From S4 to Mamba: A Comprehensive Survey on Structured State Space Models
Shriyank Somvanshi, Md Monzurul Islam, Mahmuda Sultana Mimi, Sazzad Bin Bashar Polock, Gaurab Chhetri, Subasish Das
TL;DR
The paper surveys Structured State Space Models (SSMs) as scalable alternatives to RNNs and Transformers for long-range sequence modeling, emphasizing linear or near-linear computational complexity and memory efficiency. It traces the lineage from the foundational S4 model to successors like Mamba, S5, and Jamba, detailing innovations such as HiPPO-based memory preservation, diagonal-plus-low-rank parameterizations, and selective state mechanisms. The review compares SSMs across NLP, speech, vision, and time-series forecasting, highlighting state-of-the-art performance on long-range benchmarks (e.g., Long Range Arena) and practical gains in inference speed, with hybrid architectures like Jamba combining Transformer layers and SSM blocks. While promising, the paper points to remaining challenges in training dynamics, interpretability, and broad ecosystem support, and it discusses future directions in hardware-aware optimization and multimodal, real-time processing.

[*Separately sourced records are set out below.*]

===== config.mk =====
export PLATFORM = sky130hd
export DESIGN_NAME = ghtWriteArbiter
export DESIGN_NICKNAME = d
export VERILOG_FILES = /design/src/verilog/ghtPkg.sv /design/src/verilog/ghtWriteArbiter.sv
export SDC_FILE = /design/constraint.sdc
export NUM_CORES = 1
export LEC_CHECK = 0
export BUFFER_PORTS_ARGS = -buffer_cell sky130_fd_sc_hd__buf_2
export CAP_MARGIN = 40
export CELL_PAD_IN_SITES_DETAIL_PLACEMENT = 1
export CELL_PAD_IN_SITES_GLOBAL_PLACEMENT = 1
export CORE_UTILIZATION = 33
export DETAILED_ROUTE_END_ITERATION = 6
export MAX_ROUTING_LAYER = met4
export PLACE_DENSITY = 0.8
export SYNTH_ARGS = -nofsm -noshare
export SYNTH_HDL_FRONTEND = slang
export SYNTH_SLANG_ARGS = --single-unit

===== constraint.sdc =====
create_clock -name clk -period 2 [get_ports clk]
set_clock_uncertainty 0.05 [all_clocks]
set_input_delay 0.1 -clock clk [delete_from_list [all_inputs] [get_ports clk]]
set_output_delay 0.1 -clock clk [all_outputs]
set_load 0.005 [all_outputs]

===== src/verilog/ghtPkg.sv =====
// Global history predictor definitions
package ghtPkg;

    // table geometry
    localparam int BANK_COUNT   = 8;
    localparam int ROW_COUNT    = 32;
    localparam int COLUMN_COUNT = 256;

    // one row cleared per cycle after reset
    localparam int INIT_CYCLES  = ROW_COUNT;

    typedef logic [15:0] ipBits_t;
    typedef logic [7:0]  history_t;
    typedef logic [15:0] tableIndex_t;
    typedef logic [1:0]  counter_t;
    typedef logic [2:0]  bankId_t;
    typedef logic [4:0]  rowId_t;
    typedef logic [7:0]  columnId_t;
    typedef logic [2*COLUMN_COUNT-1:0] counterRow_t;

    typedef struct packed {
        bankId_t   bank;
        rowId_t    row;
        columnId_t column;
    } ghtIndex_t;

    // one update port
    typedef struct packed {
        logic        valid;
        tableIndex_t index;
        counter_t    counter;
    } ghtUpdate_t;

    // command to a single bank
    typedef struct packed {
        logic      writeEn;
        logic      clearEn;
        rowId_t    row;
        columnId_t column;
        counter_t  counter;
    } ghtBankWrite_t;

    typedef struct packed {
        logic     valid;
        logic     taken;
        counter_t counter;
    } ghtPrediction_t;

    // bank from index bits 7:6 and 0, row from 5:1, column from 15:8
    function automatic ghtIndex_t splitIndex(input tableIndex_t idx);
        ghtIndex_t result;
        result.bank   = {idx[7:6], idx[0]};
        result.row    = idx[5:1];
        result.column = idx[15:8];
        return result;
    endfunction

endpackage


===== src/verilog/ghtWriteArbiter.sv =====
// Update port arbitration and clear sweep
`timescale 1ns/1ns

module ghtWriteArbiter import ghtPkg::*; (
    input  logic                            clk,
    input  logic                            rst,
    input  ghtUpdate_t                      update0,
    input  ghtUpdate_t                      update1,
    output logic                            updateReady,
    output ghtBankWrite_t [BANK_COUNT-1:0] bankWrite
);

    rowId_t     initCount;
    logic       initActive;
    ghtUpdate_t savedUpdate;
    logic       saveOccupied;

    ghtIndex_t  dec0;
    ghtIndex_t  dec1;
    ghtIndex_t  decSaved;
    logic       accept0;
    logic       accept1;
    logic       saveLoad;

    logic [BANK_COUNT-1:0] writeEnVec;
    logic [BANK_COUNT-1:0] clearEnVec;

    function automatic ghtBankWrite_t writeCmd(input ghtIndex_t dec, input counter_t value);
        ghtBankWrite_t cmd;
        cmd         = '0;
        cmd.writeEn = 1'b1;
        cmd.row     = dec.row;
        cmd.column  = dec.column;
        cmd.counter = value;
        return cmd;
    endfunction

    assign dec0     = splitIndex(update0.index);
    assign dec1     = splitIndex(update1.index);
    assign decSaved = splitIndex(savedUpdate.index);

    assign updateReady = !initActive && !saveOccupied;
    assign accept0     = update0.valid && updateReady;
    assign accept1     = update1.valid && updateReady;

    // same bank on both ports, port 1 waits a cycle
    assign saveLoad = accept0 && accept1 && (dec0.bank == dec1.bank);

    always_comb begin
        for (int b = 0; b < BANK_COUNT; b++) begin
            bankWrite[b] = '0;
            if (initActive) begin
                bankWrite[b].clearEn = !rst;
                bankWrite[b].row     = initCount;
            end else if (saveOccupied && decSaved.bank == bankId_t'(b)) begin
                bankWrite[b] = writeCmd(decSaved, savedUpdate.counter);
            end else if (accept0 && dec0.bank == bankId_t'(b)) begin
                bankWrite[b] = writeCmd(dec0, update0.counter);
            end else if (accept1 && dec1.bank == bankId_t'(b)) begin
                bankWrite[b] = writeCmd(dec1, update1.counter);
            end
        end
    end

    always_comb begin
        for (int b = 0; b < BANK_COUNT; b++) begin
            writeEnVec[b] = bankWrite[b].writeEn;
            clearEnVec[b] = bankWrite[b].clearEn;
        end
    end

    always_ff @(posedge clk) begin
        if (rst) begin
            initActive   <= 1'b1;
            initCount    <= '0;
            saveOccupied <= 1'b0;
        end else begin
            if (initActive) begin
                initCount <= initCount + 1'b1;
                if (initCount == rowId_t'(INIT_CYCLES - 1)) begin
                    initActive <= 1'b0;
                end
            end
            saveOccupied <= saveLoad;
        end
    end

    always_ff @(posedge clk) begin
        if (saveLoad) begin
            savedUpdate <= update1;
        end
    end

    // a bank never sees a write and a clear together
    assert property (@(posedge clk) disable iff (rst)
        (writeEnVec & clearEnVec) == '0);

    assert property (@(posedge clk) disable iff (rst)
        saveOccupied |-> !saveLoad);

    // while not ready, only the saved update may reach a bank
    assert property (@(posedge clk) disable iff (rst)
        !updateReady |-> $countones(writeEnVec) == int'(saveOccupied));

endmodule


=== Word-level counts from Yosys, hierarchy flattened ===
Cells that the tools add are included.

* Reduce and logical (&&, ||, !) cells: 35
* Add/subtract/negate cells: 1
* Equal/unequal tests: 23
* Muxes and demuxes: 50

{| class="wikitable"
|+ Operators with widths
! kind !! count
|-
| 2-to-1 mux 17 bit || 24
|-
| 2-to-1 mux 10 bit || 8
|-
| 2-to-1 mux 6 bit || 8
|-
| == test 3 bit, second input constant || 12
|-
| logical AND 1 bit || 29
|-
| == test 3 x 2 -> 1 bit, second input constant || 6
|-
| 2-to-1 mux 1 bit || 10
|-
| == test 3 x 1 -> 1 bit, second input constant || 3
|-
| logical NOT 3 bit || 3
|-
| adder 5 x 1 -> 5 bit, second input constant || 1
|-
| == test 5 bit, second input constant || 1
|-
| == test 3 bit || 1
|-
| logical NOT 1 bit || 3
|}

* Output and inout port bits: 137
* Input bits: 40
* Register bits: 25
* Word-level logic and storage cells: 114

=== Logic depth before layout (Yosys ltp) ===
Gate-level depths: netlist (run 1).

* Depth after elaboration: 8
* Depth in mapped cells: 6
* Gate-level depth less buffers: 5

=== Worst setup path before layout (run 1) ===
OpenSTA, ideal clock, no wires.

* Path kind: register -> register
* Start point: register initActive
* End point: register savedUpdate (netlist bit decSaved[0]), enable pin
* Library setup time: 392 ps
* Arrival time: 1,708 ps
* Clock period less this slack: 2,150 ps
* Stages on the path, launching flop included: 6
* Setup slack: -150 ps
* Required time: 1,558 ps
* Path buffers: 2
* Cell sequence: dfxtp_1 > buf_6 > buf_2 > nor2_1 > nand4_1 > nor2_1

* Cells in the longest elaborated chain, start to end: 5
* Elaborated cells on any way between the ends: 6
* Those cells by class: 6 x reduce/logical

{| class="wikitable"
|+ Ends and longest elaborated chain
! item !! line !! RTL
|-
| start, declared || ghtWriteArbiter.sv:14 || <nowiki>logic initActive;</nowiki>
|-
| start signal, assigned || ghtWriteArbiter.sv:74 || <nowiki>initActive <= 1'b1;</nowiki>
|-
| start signal, assigned || ghtWriteArbiter.sv:81 || <nowiki>initActive <= 1'b0;</nowiki>
|-
| logical NOT 1 bit (*) || ghtWriteArbiter.sv:42 || <nowiki>assign updateReady = !initActive && !saveOccupied;</nowiki>
|-
| logical AND 1 bit (*) || ghtWriteArbiter.sv:42 ||
|-
| named net updateReady || ghtWriteArbiter.sv:9 || <nowiki>output logic updateReady,</nowiki>
|-
| logical AND 1 bit (on tied branches) || ghtWriteArbiter.sv:43, ghtWriteArbiter.sv:44 ||
|-
| logical AND 1 bit (*) (2 in a row) || ghtWriteArbiter.sv:47 || <nowiki>assign saveLoad = accept0 && accept1 && (dec0.bank == dec1.bank);</nowiki>
|-
| named net saveLoad || ghtWriteArbiter.sv:23 || <nowiki>logic saveLoad;</nowiki>
|-
| end signal, assigned || ghtWriteArbiter.sv:90 || <nowiki>savedUpdate <= update1;</nowiki>
|-
| end, declared || ghtWriteArbiter.sv:15 || <nowiki>ghtUpdate_t savedUpdate;</nowiki>
|}

Mark *: on every way through the listed nets, which the timed path passes. The rest lies on a longest branch.
A chain may end at the register's enable or synchronous reset.

==> flow_metrics.env, run 1 <==
export IMPL_slew_violations=0
export IMPL_vias=10100
export IMPL_fin_nets=971
export IMPL_antenna_found_initial=2
export IMPL_mostFrequentLayoutCell="buf_2"
export IMPL_grt_overflow=0
export IMPL_synth_compound_area_share_pct=47.2
export IMPL_fmax_mhz=335
export IMPL_synth_area_leaders="o2111ai_1, a311oi_1, edfxtp_1"
export IMPL_avgRoutedWirePerCell_um=44.7
export IMPL_synthAdderAreaFrac_pct=0.467
export IMPL_finalWorstSetupSlack_ps=-985
export IMPL_drt_iter0_drc=1685
export IMPL_dp_cells=1018
export IMPL_synthXorXnorAreaFrac_pct=0.980
export IMPL_ys_ff_latch=25
export IMPL_p_leak_nw=3.42
export IMPL_design_die_area_um2=16800
export IMPL_clock_sinks=25
export IMPL_dr_pass1_iters=7
export IMPL_critPathArrivalTime_ps=2830
export IMPL_worst_pin_slew_ps=1110
export IMPL_setup_violations=128
export IMPL_yosys_area_share_simple_pct=22.2
export IMPL_cts_root_buf="clkbuf_16"
export IMPL_synth_cell_types=44
export IMPL_drc=9
export IMPL_clockPowerShare_pct=32.3
export IMPL_start_util_pct=33.7
export IMPL_drtAntennaViolNets=0
export IMPL_htreeDepth=1
export IMPL_cp_max_fo=20
export IMPL_cts_tree="yes"
export IMPL_hold_viol_final=0
export IMPL_vias_per_cell=8.82
export IMPL_n_fill_cell=1659
export IMPL_clk_latency_ps=280
export IMPL_final_cell_count_no_fill=1147
export IMPL_max_slew_margin_rel_pct=25.2
export IMPL_hp_class="primary input to register"
export IMPL_worst_setup_path_end_kind="output port"
export IMPL_place_area_um2=6480
export IMPL_drt_wl_total_um=51200
export IMPL_ctsHoldBuffers=0
export IMPL_netSwitchingFraction_pct=43.2
export IMPL_final_area_um2=10600
export IMPL_muxShareOfSynthArea_pct=0.373
export IMPL_syn_avg_cell_area_um2=7.24
export IMPL_fin_crit_sh_pct=149
export IMPL_violations="design-rule violations, negative setup slack"
export IMPL_fin_tns_setup_ps=-42850
export IMPL_synth_top_cell_area_share_pct=19.6
export IMPL_coreArea_um2=15900
export IMPL_whs_ps=60.4
export IMPL_die_h_um=129
export IMPL_port_buffers=176
export IMPL_syn_inst=740
export IMPL_path_class="register to output port"
export IMPL_syn_area_um2=5360
export IMPL_grt_max_degree=75
export IMPL_worst_ir_drop_vdd_v=0.000339
export IMPL_pwr_density_cell_nw_per_um2=167
export IMPL_cell_internal_pwr_w=0.000999
export IMPL_numCtsBuffers=3
export IMPL_synthArstFlopShare_pct=0
export IMPL_layout_drive_gt1_share_pct=71.2
export IMPL_worstSetupStartpointType="register"
export IMPL_synthFlopType="edfxtp_1"
export IMPL_crit_required_ps=1850
export IMPL_clockBufferDepth=2
export IMPL_synthToLayoutAreaGrowth_pct=97.0
export IMPL_seqPwrFrac_pct=32.0
export IMPL_io_pins=177
export IMPL_ys_warn_count=0
export IMPL_cts_clk_slew_worst_paths_ps=80
export IMPL_p_switching_w=0.000761
export IMPL_rsz0062_at_grt="true"
export IMPL_final_cell_mix="buf_2, a311oi_2, o2111ai_2"
export IMPL_pwr_share_comb_pct=35.8
export IMPL_dpl_hpwl_um=17900
export IMPL_synth_top_family_by_area="compound AO/OA/AOI/OAI gates"
export IMPL_finalCriticalPeriod_ps=2980
export IMPL_dieWidth_um=129
export IMPL_p_total_w=0.00176
export IMPL_rows=46
export IMPL_grt_usage_pct=48.4
export IMPL_ys_seq_area_share_pct=12.7
export IMPL_max_cap_violations=0
export IMPL_gp_congestion=0.880
export IMPL_synth_top_cell_by_area="o2111ai_1"
export IMPL_grt_pass1_wl_um=58500
export IMPL_outcome="finished with violations"
export IMPL_syn_num_nets=782
export IMPL_first_global_vias=9244
export IMPL_synth_edf_count=18
==> cell type report <==
| class | count | area [um2] | share of cell area [%] |
|---|---|---|---|
| multi-input cells | 535 | 5790 | 54.8 |
| repair buffers | 363 | 3720 | 35.2 |
| flip-flops and latches | 25 | 688 | 6.52 |
| well taps | 216 | 270 | 2.56 |
| clock buffers | 4 | 78.8 | 0.747 |
| diodes | 3 | 7.51 | 0.0711 |
| inverters | 1 | 3.75 | 0.0355 |
==> state kept, by name, summed over array words and instances, names as in the netlist <==
register and count:
savedUpdate 2, initActive 1, saveOccupied 1, decSaved 16, initCount 5
==> power groups by stage <==
| stage | Sequential, W | Clock (W) | Combinational [W] |
|---|---|---|---|
| after floorplan | 0.000575 | 0 | 0.000237 |
| after global placement | 0.000575 | 0 | 0.000446 |
| after detailed placement | 0.000575 | 0 | 0.000453 |
| after CTS | 0.000562 | 0.000491 | 0.000510 |
| after global routing | 0.000563 | 0.000580 | 0.000625 |
| final | 0.000562 | 0.000568 | 0.000630 |
==> path summary, 6_finish.rpt <==
check               startpoint              to  slack [ps]  depth (start not counted)
setup reg to reg    initActive  savedUpdate[1]          20                          6
setup / recovery    initActive  bankWrite[108]        -980                          7
hold reg to reg   initCount[2]    initCount[2]         530                          2
hold / removal      update1[2]    decSaved[13]          60                          1
==> worst max-delay path, stage by stage, from the launching register on <==
cell      delay [ps]
dfxtp_4          420
buf_6            160
nor3_4           220
buf_6            210
buf_16           180
nand3_1          110
a311oi_1         970
buf_2            260
==> through the flow <==
stage | utilization, % | setup slack [ps]
final | 66.5 | -985
after global routing | 66.5 | -1010
after CTS | 57.2 | -175
after detailed placement | 40.8 | -44.5
after global placement | 40.8 | 59.2
after floorplan | - | 120
==> logic make-up after synthesis <==
group | Yosys count
AND/OR/NAND/NOR | 226
adder cells (fa/ha/maj) | 2
multiplexers | 2
XOR/XNOR | 6
buffers and inverters | 181
AO/OA/AOI/OAI | 298
flip-flops | 25
==> repair_timing <==
action | CTS | global route
setup endpoints to repair | 128 | 128
cloned | 30 | 16
pin swaps | 99 | 74
setup buffers | 50 | 32
gates resized for setup | 298 | 148
==> per-layer routing <==
metal | GRT usage (%) | up-vias | share of wire, % | wire, um
li1 | - | 3471 | - | -
met1 | 53.4 | 4699 | 31 | 15700
met2 | 70.8 | 1309 | 40 | 20500
met3 | 16.9 | 639 | 17 | 8520
met4 | 38.3 | 0 | 13 | 6440
met5 | - | - | 0 | 0
==> synthesized netlist by cell type, types with 14 or more instances <==
library cell,n
a311oi_1,108
edfxtp_1,18
nor2_1,92
o2111ai_1,120
nand3_1,89
buf_2,41
a21oi_1,16
a221oi_1,29
buf_1,22
buf_4,14
clkbuf_1,77
clkbuf_2,18
Power figures use the tool's default switching activity.
==> run 2: changes to the inputs <==
SKIP_CTS_REPAIR_TIMING = 1   (was not set)
TNS_END_PERCENT = 30   (was not set)
==> run 2 against run 1 <==
Net effect:
- the run ends with negative setup slack left
- total power is 12% lower
- cell count is 7.8% lower
- critical endpoint is now bankWrite[27]
- worst setup slack improved by 590 ps
- critical path depth decreased by 1
- global-route usage is 16 points lower
- register-to-register slack gained 220 ps
- count of clock-buffer cells in the layout unchanged
- core utilization down 20 points
- highest routed layer unchanged
- sequential share of layout area is 2.8 points higher
- combinational power is 21% lower
- die area did not move
- flip-flop and latch count did not move
==> flow_metrics.env, run 2 (synthesis gave the netlist of run 1 again) <==
export IMPL_clockBufferDepth=2
export IMPL_drtAntennaViolNets=0
export IMPL_violations="negative setup slack"
export IMPL_crit_required_ps=1850
export IMPL_slew_violations=0
export IMPL_clockPowerShare_pct=31.8
export IMPL_rows=46
export IMPL_reg2reg_depth=5
export IMPL_cts_clk_slew_worst_paths_ps=80
export IMPL_port_buffers=176
export IMPL_first_global_vias=7123
export IMPL_drt_iter0_drc=1514
export IMPL_cts_tree="yes"
export IMPL_grt_overflow=0
export IMPL_finalWorstSetupSlack_ps=-397
export IMPL_p_switching_w=0.000571
export IMPL_max_slew_margin_rel_pct=34.6
export IMPL_pwr_density_cell_nw_per_um2=209
export IMPL_gp_congestion=0.880
export IMPL_drc=0
export IMPL_io_pins=177
export IMPL_numCtsBuffers=3
export IMPL_dr_pass1_iters=6
export IMPL_die_h_um=129
export IMPL_ff2ff_setup_slack_ps=240
export IMPL_max_cap_violations=0
export IMPL_final_area_um2=7410
export IMPL_num_antenna_cells=0
export IMPL_holdPathEnd="decSaved[13]"
export IMPL_pwr_share_comb_pct=32.0
export IMPL_grt_usage_pct=32.8
export IMPL_rsz0062_at_grt="true"
export IMPL_finalCriticalPeriod_ps=2400
export IMPL_pre_cts_ws_ps=-44.5
export IMPL_hp_class="primary input to register"
export IMPL_htreeDepth=1
export IMPL_largest_register_ffs=16
export IMPL_grt_max_degree=75
export IMPL_hp_start="update1[2]"
export IMPL_hold_viol_final=0
export IMPL_fin_crit_sh_pct=120
export IMPL_dpl_hpwl_um=17900
export IMPL_worstSetupStartpointType="register"
export IMPL_worst_ir_drop_vdd_v=0.000266
export IMPL_worst_pin_slew_ps=981
export IMPL_vias_per_cell=8.03
export IMPL_r2r_end="decSaved[10]"
export IMPL_worst_path_max_delay_cell="edfxtp_1"
export IMPL_crit_chain="buf_6 -> nor4bb_4 -> buf_4 -> a311oi_1 -> a221oi_1 -> buf_2"
export IMPL_clk_latency_ps=270
export IMPL_clock_sinks=25
export IMPL_fmax_mhz=417
export IMPL_start_util_pct=33.7
export IMPL_coreArea_um2=15900
export IMPL_setup_violations=128
export IMPL_cts_root_buf="clkbuf_16"
export IMPL_critical_path_max_stage_delay_ps=540
export IMPL_seqPwrFrac_pct=36.2
export IMPL_layout_drive_gt1_share_pct=41.9
export IMPL_synthToLayoutAreaGrowth_pct=38.3
export IMPL_netSwitchingFraction_pct=36.8
export IMPL_r2r_start="saveOccupied"
export IMPL_hold_depth=1
export IMPL_path_class="register to output port"
export IMPL_outcome="finished with violations"
export IMPL_grt_pass1_wl_um=41700
export IMPL_fin_nets=885
export IMPL_vias=8491
export IMPL_design_die_area_um2=16800
export IMPL_avgRoutedWirePerCell_um=31.1
export IMPL_dieWidth_um=129
export IMPL_final_cell_mix="buf_2, o2111ai_1, nand3_1"
export IMPL_worst_setup_path_end_kind="output port"
export IMPL_antenna_found_initial=0
export IMPL_critPathArrivalTime_ps=2250
export IMPL_place_area_um2=6480
export IMPL_cp_max_fo=8
export IMPL_n_fill_cell=1945
export IMPL_p_leak_nw=2.54
export IMPL_cell_internal_pwr_w=0.000981
export IMPL_drt_wl_total_um=32900
export IMPL_mostFrequentLayoutCell="buf_2"
## run 2: cell types whose count changed in the layout (fill, tap and decap cells not counted), moves of 18 or more
cell	change
o2111ai_1	+87
o2111ai_2	-66
a311oi_1	+53
a311oi_2	-52
buf_6	-27
nand3_1	+24
nand3_2	-24
nor2_1	+24
buf_16	-22
o2111ai_4	-21
a221oi_1	+18
a221oi_2	-18
## run 2: per-layer routing
| metal | GRT usage [%] | vias up | part of all wire (%) |
|---|---|---|---|
| met3 | 4.71 | 268 | 13 |
| met4 | 14.8 | 0 | 7.3 |
| li1 | - | 3292 | - |
| met2 | 52.4 | 930 | 45 |
| met5 | - | - | 0 |
| met1 | 41.0 | 4001 | 34 |
## run 2: final cells by class
| type | count | area [um2] | area share [%] |
|---|---|---|---|
| Timing Repair Buffer | 278 | 2130 | 28.7 |
| Clock buffer | 4 | 78.8 | 1.06 |
| Inverter | 1 | 3.75 | 0.0506 |
| Tap cell | 216 | 270 | 3.65 |
| Multi-Input combinational cell | 534 | 4240 | 57.2 |
| Sequential cell | 25 | 688 | 9.28 |
## run 2: power by group through the flow
stage | Clock, W | Combinational, W | Sequential [W]
2_1_floorplan | 0 | 0.000237 | 0.000575
5_1_grt | 0.000518 | 0.000501 | 0.000563
3_5_place_dp | 0 | 0.000453 | 0.000575
6_report | 0.000493 | 0.000496 | 0.000562
3_3_place_gp | 0 | 0.000446 | 0.000575
4_1_cts | 0.000491 | 0.000454 | 0.000563
## run 2: worst max-delay path, delay by kind of cell, from the launching register on
kind	cells	cell delay, ps
simple gates	1	360
flops	1	540
compound gates	2	440
buf+inv	3	630
## run 2: how the worst max path moves through the flow
stage | slack, ps | end | cells after the start | from
6_report | -400 | bankWrite[27] | 6 | decSaved[13]
3_3_place_gp | 60 | bankWrite[68] | 4 | decSaved[14]
4_1_cts | -350 | bankWrite[61] | 6 | saveOccupied
2_1_floorplan | 120 | decSaved[0] | 5 | initActive
5_1_grt | -400 | bankWrite[27] | 6 | decSaved[13]
3_5_place_dp | -40 | bankWrite[61] | 6 | saveOccupied
## run 2: through the flow
step	setup TNS (ps)	util [%]	hold slack (ps)	std cells	total power [W]
finish	-23010	46.7	61.9	1058	0.00155
global route	-28190	46.7	63.5	1058	0.00158
CTS	-25820	41.3	61.9	1022	0.00151
detailed placement	-118	40.8	340	1018	0.00103
global placement	0	40.8	340	1018	0.00102
floorplan	0	-	149	740	0.000813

Overall, SSMs offer a viable, scalable alternative to attention-based models for long-context tasks and are poised to influence next-generation AI architectures.
Abstract
Recent advancements in sequence modeling have led to the emergence of Structured State Space Models (SSMs) as an efficient alternative to Recurrent Neural Networks (RNNs) and Transformers, addressing challenges in long-range dependency modeling and computational efficiency. While RNNs suffer from vanishing gradients and sequential inefficiencies, and Transformers face quadratic complexity, SSMs leverage structured recurrence and state-space representations to achieve superior long-sequence processing with linear or near-linear complexity. This survey provides a comprehensive review of SSMs, tracing their evolution from the foundational S4 model to its successors like Mamba, Simplified Structured State Space Sequence Model (S5), and Jamba, highlighting their improvements in computational efficiency, memory optimization, and inference speed. By comparing SSMs with traditional sequence models across domains such as natural language processing (NLP), speech recognition, vision, and time-series forecasting, we demonstrate their advantages in handling long-range dependencies while reducing computational overhead. Despite their potential, challenges remain in areas such as training optimization, hybrid modeling, and interpretability. This survey serves as a structured guide for researchers and practitioners, detailing the advancements, trade-offs, and future directions of SSM-based architectures in AI and deep learning.